**Exercise details:**
The lines to reproduce run from the first one below to the line containing "logic signed [DW-1:0] w_xShift;", both included. Reproduce them exactly and nothing else.

**Data:**
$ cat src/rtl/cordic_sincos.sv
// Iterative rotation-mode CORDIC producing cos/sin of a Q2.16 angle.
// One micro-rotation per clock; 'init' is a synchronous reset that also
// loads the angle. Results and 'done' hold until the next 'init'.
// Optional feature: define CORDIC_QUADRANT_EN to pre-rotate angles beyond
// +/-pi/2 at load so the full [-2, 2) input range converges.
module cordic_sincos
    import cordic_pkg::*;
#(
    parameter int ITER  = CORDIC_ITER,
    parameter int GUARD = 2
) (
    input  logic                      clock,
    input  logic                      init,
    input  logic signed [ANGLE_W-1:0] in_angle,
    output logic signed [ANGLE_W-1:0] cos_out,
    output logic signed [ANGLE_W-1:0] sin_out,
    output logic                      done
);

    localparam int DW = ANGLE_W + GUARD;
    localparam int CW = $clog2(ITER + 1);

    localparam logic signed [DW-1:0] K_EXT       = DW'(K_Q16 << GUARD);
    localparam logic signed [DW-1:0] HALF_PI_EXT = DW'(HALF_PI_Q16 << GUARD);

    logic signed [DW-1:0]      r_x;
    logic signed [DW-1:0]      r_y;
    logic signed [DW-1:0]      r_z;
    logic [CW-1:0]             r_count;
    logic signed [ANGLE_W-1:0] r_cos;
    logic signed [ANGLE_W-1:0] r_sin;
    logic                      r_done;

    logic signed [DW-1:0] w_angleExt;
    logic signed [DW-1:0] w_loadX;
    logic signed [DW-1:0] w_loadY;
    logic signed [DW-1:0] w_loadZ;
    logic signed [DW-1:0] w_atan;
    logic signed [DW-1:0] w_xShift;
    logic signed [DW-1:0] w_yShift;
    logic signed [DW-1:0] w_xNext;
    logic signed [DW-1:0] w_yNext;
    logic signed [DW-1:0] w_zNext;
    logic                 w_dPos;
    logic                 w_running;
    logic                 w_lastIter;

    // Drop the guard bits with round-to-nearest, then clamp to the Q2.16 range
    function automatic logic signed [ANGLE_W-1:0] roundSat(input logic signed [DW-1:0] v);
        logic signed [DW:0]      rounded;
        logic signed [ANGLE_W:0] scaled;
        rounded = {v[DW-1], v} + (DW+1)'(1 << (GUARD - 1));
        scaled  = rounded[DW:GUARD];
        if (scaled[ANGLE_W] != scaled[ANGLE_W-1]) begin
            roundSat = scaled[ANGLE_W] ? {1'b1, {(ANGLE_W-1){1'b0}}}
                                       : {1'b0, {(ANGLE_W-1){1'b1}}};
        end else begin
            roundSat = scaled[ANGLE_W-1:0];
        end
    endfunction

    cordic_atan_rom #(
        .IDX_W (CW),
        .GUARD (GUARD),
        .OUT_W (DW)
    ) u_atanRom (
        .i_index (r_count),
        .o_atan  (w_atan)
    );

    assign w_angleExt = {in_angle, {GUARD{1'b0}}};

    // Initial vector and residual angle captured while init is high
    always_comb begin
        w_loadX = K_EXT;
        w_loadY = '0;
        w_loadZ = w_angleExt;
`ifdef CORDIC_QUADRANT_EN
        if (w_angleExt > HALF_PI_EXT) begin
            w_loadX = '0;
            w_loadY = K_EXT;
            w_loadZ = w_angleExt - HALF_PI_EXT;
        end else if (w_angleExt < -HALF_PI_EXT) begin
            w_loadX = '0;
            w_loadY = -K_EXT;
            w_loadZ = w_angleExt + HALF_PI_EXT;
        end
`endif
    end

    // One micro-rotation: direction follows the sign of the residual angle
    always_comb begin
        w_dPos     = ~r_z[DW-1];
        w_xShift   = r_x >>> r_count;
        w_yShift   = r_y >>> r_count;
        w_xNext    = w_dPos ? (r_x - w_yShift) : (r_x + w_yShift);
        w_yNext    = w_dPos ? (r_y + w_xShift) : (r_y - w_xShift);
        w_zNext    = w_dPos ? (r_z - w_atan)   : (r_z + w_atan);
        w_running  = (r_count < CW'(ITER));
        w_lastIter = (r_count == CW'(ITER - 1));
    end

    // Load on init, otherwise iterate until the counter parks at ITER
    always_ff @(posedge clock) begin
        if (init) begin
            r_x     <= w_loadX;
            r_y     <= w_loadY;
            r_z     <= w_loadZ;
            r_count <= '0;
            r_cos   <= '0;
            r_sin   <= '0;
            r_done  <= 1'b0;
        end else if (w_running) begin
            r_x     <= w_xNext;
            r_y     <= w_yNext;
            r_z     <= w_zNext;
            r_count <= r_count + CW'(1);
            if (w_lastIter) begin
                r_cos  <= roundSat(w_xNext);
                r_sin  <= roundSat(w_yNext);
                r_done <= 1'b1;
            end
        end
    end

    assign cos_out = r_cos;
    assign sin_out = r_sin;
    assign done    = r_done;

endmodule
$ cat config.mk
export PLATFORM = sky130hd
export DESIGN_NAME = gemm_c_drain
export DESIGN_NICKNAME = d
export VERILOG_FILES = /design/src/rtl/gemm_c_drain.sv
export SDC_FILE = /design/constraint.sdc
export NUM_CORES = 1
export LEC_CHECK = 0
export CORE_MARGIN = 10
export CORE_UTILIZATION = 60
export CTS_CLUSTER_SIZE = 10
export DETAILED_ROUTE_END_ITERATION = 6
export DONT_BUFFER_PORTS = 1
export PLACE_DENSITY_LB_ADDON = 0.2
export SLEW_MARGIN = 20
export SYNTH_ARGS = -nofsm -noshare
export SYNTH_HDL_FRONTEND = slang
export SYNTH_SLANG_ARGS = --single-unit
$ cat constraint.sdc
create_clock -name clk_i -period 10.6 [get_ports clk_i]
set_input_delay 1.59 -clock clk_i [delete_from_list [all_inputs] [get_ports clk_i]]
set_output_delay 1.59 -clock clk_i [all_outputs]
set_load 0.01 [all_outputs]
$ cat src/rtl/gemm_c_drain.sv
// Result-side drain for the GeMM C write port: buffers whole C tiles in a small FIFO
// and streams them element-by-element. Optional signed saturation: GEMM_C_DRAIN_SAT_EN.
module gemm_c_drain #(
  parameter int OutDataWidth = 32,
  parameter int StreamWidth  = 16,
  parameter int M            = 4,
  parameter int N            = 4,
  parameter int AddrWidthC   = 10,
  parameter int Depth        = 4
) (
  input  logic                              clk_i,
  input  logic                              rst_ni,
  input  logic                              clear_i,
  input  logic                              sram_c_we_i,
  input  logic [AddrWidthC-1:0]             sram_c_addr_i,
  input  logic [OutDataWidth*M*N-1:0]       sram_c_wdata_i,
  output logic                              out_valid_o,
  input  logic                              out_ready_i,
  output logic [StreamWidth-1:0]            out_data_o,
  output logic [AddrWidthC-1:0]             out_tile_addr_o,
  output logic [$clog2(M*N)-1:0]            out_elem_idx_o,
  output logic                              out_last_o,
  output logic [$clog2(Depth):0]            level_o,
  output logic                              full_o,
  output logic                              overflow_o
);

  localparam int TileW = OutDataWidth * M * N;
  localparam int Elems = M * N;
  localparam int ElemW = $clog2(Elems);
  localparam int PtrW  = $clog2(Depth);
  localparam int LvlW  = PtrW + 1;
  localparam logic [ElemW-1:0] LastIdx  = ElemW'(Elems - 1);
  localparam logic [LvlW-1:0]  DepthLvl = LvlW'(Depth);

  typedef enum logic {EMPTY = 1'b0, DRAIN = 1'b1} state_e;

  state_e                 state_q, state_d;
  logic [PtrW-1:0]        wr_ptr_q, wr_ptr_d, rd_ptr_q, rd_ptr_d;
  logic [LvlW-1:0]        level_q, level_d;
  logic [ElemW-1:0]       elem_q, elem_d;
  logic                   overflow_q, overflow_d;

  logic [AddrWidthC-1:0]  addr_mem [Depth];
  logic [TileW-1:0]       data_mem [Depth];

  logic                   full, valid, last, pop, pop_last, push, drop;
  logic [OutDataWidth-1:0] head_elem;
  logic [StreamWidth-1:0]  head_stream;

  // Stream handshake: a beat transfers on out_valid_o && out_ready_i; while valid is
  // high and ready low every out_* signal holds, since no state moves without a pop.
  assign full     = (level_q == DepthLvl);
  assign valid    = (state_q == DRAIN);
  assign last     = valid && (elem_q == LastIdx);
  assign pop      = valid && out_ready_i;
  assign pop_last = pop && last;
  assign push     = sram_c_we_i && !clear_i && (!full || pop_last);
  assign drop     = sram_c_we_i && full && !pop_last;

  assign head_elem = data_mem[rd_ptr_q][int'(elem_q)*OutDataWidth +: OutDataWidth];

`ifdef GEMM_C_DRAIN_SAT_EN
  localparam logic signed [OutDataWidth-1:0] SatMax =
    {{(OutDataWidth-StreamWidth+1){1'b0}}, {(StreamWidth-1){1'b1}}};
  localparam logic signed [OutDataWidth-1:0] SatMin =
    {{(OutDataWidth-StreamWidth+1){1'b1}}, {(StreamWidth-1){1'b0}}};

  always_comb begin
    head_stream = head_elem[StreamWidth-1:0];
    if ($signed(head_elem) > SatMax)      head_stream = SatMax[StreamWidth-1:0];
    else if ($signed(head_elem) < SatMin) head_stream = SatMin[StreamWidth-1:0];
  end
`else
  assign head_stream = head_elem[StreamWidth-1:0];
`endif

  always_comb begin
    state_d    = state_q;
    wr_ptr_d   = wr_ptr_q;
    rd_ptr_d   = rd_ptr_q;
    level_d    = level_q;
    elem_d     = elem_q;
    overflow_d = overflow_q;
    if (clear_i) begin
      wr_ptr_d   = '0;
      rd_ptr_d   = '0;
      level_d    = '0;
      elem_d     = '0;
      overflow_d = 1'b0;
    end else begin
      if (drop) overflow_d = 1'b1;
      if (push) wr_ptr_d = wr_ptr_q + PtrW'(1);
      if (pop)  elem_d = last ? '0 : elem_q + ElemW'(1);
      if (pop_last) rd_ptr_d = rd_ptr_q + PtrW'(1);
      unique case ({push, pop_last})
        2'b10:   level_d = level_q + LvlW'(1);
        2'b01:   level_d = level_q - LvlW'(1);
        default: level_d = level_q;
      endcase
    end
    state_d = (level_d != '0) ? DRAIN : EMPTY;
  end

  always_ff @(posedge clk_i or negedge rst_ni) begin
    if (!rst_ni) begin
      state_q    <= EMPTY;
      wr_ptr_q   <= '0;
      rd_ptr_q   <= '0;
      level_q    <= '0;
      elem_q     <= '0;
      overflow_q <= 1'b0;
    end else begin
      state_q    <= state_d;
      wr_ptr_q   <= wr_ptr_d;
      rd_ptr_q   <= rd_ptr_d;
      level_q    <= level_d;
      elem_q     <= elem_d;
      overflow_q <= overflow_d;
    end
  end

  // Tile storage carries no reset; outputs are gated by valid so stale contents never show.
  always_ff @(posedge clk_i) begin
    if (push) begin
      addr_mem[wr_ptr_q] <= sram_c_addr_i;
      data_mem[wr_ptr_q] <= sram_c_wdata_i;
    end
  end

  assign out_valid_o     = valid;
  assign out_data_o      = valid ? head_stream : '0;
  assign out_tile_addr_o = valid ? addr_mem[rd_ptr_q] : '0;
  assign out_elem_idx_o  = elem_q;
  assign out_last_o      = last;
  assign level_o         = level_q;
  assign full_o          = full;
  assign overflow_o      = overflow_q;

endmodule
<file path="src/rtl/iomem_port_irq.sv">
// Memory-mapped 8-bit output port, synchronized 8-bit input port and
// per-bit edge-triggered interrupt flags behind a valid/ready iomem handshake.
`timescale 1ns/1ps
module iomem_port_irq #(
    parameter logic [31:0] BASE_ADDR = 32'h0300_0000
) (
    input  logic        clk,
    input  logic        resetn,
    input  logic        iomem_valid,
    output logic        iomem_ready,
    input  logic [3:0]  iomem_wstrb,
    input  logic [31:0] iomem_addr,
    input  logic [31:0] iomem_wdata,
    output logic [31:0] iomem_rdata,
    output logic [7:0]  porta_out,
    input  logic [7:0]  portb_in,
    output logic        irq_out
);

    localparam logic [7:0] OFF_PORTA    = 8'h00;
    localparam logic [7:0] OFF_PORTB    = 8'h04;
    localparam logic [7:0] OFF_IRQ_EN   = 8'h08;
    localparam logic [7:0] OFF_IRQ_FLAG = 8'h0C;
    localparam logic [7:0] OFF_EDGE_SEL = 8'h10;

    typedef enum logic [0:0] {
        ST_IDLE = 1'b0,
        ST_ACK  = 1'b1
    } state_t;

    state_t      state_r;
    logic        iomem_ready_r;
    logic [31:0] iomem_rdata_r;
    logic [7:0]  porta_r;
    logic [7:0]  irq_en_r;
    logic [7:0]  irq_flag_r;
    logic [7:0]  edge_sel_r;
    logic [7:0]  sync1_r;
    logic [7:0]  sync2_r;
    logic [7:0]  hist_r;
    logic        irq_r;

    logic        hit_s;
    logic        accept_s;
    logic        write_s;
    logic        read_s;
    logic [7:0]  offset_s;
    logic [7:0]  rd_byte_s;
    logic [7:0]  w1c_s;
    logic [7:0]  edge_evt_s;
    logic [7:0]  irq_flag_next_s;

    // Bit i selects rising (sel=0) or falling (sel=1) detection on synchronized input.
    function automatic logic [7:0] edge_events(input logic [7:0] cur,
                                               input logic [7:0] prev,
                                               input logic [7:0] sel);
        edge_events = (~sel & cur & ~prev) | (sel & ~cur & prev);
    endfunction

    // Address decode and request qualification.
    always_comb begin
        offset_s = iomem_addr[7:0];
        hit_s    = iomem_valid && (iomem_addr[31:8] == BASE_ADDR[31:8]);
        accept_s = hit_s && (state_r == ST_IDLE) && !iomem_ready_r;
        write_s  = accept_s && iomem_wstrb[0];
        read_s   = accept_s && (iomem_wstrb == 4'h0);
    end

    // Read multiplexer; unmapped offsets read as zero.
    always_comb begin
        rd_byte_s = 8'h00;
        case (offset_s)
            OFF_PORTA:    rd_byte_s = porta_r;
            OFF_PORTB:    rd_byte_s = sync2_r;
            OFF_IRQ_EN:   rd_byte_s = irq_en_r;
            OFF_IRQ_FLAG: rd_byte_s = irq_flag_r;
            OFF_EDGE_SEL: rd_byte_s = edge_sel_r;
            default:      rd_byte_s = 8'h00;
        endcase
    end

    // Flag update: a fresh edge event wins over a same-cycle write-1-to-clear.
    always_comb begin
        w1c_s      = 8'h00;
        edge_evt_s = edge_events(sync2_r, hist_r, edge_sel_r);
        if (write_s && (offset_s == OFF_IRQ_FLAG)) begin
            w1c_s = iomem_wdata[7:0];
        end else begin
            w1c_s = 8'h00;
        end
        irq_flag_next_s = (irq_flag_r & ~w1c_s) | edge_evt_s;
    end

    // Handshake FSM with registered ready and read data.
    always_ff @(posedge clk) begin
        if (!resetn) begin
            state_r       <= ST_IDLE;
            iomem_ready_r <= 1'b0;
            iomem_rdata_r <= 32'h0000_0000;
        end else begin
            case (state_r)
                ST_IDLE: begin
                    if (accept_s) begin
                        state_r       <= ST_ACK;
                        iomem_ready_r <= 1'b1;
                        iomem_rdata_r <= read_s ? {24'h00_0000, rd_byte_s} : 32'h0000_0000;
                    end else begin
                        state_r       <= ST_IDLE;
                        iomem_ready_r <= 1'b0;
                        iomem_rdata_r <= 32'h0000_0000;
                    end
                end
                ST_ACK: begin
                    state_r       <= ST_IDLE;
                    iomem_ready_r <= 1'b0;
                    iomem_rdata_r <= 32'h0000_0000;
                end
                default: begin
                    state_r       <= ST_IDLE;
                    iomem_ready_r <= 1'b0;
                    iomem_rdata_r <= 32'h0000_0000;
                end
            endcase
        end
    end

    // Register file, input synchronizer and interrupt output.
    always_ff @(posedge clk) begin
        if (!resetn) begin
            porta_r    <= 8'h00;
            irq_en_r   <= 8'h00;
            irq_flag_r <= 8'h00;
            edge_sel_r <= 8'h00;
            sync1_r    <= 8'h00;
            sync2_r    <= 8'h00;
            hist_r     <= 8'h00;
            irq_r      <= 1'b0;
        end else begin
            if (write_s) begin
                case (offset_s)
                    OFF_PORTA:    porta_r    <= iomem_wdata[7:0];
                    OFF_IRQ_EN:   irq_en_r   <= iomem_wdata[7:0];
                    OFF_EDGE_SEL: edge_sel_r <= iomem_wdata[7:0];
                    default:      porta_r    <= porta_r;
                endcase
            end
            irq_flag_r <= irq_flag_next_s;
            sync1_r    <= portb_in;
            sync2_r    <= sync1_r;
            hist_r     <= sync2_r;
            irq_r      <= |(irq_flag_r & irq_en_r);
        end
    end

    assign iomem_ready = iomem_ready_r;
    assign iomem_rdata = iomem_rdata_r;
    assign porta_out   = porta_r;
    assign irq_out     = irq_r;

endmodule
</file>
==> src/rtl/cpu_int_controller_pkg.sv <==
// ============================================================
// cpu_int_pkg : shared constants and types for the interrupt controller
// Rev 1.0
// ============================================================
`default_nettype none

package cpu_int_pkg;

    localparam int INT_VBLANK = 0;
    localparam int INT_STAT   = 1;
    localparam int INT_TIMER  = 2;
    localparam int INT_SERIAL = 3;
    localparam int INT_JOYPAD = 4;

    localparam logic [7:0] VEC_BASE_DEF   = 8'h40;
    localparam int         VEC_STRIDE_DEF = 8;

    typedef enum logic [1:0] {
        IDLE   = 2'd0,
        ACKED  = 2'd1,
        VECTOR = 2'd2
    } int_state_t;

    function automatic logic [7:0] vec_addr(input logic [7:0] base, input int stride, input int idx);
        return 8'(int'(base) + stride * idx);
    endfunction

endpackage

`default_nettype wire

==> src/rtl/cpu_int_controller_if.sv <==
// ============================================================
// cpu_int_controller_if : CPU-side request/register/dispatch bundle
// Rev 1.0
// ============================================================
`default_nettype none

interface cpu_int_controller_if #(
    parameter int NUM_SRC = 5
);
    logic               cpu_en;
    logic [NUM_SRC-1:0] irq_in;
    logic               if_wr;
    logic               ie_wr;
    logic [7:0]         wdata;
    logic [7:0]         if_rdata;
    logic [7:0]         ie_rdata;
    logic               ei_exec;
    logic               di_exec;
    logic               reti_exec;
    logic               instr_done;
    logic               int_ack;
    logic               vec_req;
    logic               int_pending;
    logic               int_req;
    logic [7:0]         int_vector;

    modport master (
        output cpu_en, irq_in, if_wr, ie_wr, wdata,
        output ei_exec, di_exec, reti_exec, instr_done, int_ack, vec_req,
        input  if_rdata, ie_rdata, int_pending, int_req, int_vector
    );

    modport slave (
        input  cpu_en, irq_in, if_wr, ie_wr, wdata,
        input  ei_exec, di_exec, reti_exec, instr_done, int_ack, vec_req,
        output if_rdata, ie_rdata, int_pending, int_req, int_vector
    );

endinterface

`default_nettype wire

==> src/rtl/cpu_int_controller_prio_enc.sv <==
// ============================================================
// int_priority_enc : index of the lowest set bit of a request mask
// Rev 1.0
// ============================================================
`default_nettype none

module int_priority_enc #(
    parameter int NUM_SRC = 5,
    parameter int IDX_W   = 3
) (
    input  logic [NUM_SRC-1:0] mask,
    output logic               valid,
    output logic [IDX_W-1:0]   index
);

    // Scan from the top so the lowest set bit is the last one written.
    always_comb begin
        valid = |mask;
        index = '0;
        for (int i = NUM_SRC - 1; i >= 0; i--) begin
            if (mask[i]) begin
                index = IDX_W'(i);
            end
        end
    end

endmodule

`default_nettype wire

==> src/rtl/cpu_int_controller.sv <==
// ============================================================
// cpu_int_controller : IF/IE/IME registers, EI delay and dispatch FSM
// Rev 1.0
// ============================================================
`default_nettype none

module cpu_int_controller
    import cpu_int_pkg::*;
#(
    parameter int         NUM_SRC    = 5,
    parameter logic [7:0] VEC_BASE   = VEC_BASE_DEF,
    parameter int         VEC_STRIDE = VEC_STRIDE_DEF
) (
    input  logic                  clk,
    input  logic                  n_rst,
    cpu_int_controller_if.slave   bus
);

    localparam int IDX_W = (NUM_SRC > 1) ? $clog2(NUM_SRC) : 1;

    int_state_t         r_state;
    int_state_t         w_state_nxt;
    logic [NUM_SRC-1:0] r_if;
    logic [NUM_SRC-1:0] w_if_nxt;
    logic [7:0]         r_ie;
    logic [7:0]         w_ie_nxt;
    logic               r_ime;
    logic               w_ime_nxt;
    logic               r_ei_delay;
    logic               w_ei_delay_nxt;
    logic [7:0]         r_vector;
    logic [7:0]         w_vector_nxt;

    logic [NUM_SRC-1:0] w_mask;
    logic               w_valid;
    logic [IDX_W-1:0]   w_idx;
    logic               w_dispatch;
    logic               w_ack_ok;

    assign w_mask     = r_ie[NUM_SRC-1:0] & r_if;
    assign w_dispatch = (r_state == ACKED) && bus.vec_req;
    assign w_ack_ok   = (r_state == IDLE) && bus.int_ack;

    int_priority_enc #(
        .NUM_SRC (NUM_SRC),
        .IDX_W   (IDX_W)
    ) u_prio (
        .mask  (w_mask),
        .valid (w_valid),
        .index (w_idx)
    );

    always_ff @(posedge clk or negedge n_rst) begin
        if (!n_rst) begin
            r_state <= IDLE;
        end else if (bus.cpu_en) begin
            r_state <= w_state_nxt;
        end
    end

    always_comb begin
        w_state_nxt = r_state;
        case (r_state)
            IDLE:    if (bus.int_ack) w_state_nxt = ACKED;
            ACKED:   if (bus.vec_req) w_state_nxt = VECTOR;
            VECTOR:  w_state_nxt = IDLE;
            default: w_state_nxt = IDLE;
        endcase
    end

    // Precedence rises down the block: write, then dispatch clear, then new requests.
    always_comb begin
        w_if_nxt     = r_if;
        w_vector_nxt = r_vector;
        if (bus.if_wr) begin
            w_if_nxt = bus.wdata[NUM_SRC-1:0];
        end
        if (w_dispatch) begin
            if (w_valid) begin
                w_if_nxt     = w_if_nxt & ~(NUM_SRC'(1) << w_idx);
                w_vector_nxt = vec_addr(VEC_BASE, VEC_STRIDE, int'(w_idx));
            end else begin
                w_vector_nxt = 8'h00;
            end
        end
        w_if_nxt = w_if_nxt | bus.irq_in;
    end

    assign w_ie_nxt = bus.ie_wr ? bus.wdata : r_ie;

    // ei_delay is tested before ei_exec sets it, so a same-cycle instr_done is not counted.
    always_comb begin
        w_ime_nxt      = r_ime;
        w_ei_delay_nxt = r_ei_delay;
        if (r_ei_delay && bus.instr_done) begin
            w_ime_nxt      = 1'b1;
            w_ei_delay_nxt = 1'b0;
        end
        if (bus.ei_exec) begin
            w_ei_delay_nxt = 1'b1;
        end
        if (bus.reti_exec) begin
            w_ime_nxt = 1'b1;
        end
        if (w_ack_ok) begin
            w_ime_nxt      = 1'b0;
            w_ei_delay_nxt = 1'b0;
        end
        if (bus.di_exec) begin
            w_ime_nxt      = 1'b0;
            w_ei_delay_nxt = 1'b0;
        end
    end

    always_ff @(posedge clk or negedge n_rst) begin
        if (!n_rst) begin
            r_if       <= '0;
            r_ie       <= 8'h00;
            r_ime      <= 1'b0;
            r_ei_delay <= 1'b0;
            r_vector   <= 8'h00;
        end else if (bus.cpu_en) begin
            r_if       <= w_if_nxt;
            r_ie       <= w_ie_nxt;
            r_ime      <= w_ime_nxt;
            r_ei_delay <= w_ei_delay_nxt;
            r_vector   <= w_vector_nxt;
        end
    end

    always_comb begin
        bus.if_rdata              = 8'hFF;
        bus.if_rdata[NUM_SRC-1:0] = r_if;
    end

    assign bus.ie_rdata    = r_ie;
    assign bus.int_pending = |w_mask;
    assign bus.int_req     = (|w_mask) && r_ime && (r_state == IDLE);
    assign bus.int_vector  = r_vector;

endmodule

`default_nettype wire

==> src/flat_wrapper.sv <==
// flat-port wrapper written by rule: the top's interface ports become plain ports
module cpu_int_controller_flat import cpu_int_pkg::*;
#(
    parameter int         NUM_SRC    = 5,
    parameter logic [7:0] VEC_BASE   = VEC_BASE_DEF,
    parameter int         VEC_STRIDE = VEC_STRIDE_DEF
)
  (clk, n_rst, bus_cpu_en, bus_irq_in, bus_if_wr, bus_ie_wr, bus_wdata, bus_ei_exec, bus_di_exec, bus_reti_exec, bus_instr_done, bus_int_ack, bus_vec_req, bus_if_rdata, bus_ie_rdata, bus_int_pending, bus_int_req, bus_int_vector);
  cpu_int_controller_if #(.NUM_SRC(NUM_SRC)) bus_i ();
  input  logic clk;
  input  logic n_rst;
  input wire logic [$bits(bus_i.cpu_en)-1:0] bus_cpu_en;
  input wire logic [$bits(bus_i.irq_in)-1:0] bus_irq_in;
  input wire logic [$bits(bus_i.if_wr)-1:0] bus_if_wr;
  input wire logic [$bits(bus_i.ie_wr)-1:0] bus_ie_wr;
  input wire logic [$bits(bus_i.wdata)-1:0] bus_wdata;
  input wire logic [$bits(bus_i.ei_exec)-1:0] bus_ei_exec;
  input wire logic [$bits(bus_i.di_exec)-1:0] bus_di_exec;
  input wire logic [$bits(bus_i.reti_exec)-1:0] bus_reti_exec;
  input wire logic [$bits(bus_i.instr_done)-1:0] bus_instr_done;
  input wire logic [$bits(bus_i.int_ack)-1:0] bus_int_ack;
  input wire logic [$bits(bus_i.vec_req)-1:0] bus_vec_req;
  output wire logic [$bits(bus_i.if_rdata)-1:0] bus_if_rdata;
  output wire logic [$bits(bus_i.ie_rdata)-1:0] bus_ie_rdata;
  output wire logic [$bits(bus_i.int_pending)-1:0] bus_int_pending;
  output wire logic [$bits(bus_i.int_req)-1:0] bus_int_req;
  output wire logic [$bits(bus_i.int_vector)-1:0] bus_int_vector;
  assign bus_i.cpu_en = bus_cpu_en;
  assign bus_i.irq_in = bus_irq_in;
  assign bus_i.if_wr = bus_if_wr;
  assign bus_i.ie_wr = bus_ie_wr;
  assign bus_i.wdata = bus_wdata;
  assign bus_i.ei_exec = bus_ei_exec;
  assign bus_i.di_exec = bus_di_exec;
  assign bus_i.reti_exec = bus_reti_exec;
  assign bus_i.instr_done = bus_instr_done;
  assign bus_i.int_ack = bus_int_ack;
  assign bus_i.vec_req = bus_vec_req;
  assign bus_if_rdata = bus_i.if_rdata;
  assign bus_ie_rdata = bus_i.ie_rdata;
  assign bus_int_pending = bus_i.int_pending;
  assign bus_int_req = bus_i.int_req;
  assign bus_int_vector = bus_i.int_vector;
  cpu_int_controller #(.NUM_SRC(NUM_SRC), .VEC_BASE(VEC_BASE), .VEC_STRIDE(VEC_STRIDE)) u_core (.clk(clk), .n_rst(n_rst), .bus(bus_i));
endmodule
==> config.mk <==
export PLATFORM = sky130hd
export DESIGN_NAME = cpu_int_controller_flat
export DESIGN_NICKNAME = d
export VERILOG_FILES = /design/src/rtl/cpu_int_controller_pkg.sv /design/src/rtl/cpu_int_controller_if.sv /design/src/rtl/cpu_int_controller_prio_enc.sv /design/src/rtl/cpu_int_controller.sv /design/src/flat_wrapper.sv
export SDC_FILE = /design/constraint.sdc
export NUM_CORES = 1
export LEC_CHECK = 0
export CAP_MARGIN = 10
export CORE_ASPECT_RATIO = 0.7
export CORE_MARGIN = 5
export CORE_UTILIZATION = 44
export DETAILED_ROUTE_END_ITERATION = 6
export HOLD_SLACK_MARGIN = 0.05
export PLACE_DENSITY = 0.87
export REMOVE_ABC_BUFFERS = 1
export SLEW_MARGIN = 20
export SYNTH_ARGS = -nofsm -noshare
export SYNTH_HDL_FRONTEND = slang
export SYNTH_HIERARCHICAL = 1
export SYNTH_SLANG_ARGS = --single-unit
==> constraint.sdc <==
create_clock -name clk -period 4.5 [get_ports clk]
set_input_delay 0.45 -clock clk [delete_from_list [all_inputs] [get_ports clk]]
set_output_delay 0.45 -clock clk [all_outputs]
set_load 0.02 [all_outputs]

**Problem solution:**
$ cat src/rtl/cordic_sincos.sv
// Iterative rotation-mode CORDIC producing cos/sin of a Q2.16 angle.
// One micro-rotation per clock; 'init' is a synchronous reset that also
// loads the angle. Results and 'done' hold until the next 'init'.
// Optional feature: define CORDIC_QUADRANT_EN to pre-rotate angles beyond
// +/-pi/2 at load so the full [-2, 2) input range converges.
module cordic_sincos
    import cordic_pkg::*;
#(
    parameter int ITER  = CORDIC_ITER,
    parameter int GUARD = 2
) (
    input  logic                      clock,
    input  logic                      init,
    input  logic signed [ANGLE_W-1:0] in_angle,
    output logic signed [ANGLE_W-1:0] cos_out,
    output logic signed [ANGLE_W-1:0] sin_out,
    output logic                      done
);

    localparam int DW = ANGLE_W + GUARD;
    localparam int CW = $clog2(ITER + 1);

    localparam logic signed [DW-1:0] K_EXT       = DW'(K_Q16 << GUARD);
    localparam logic signed [DW-1:0] HALF_PI_EXT = DW'(HALF_PI_Q16 << GUARD);

    logic signed [DW-1:0]      r_x;
    logic signed [DW-1:0]      r_y;
    logic signed [DW-1:0]      r_z;
    logic [CW-1:0]             r_count;
    logic signed [ANGLE_W-1:0] r_cos;
    logic signed [ANGLE_W-1:0] r_sin;
    logic                      r_done;

    logic signed [DW-1:0] w_angleExt;
    logic signed [DW-1:0] w_loadX;
    logic signed [DW-1:0] w_loadY;
    logic signed [DW-1:0] w_loadZ;
    logic signed [DW-1:0] w_atan;
    logic signed [DW-1:0] w_xShift;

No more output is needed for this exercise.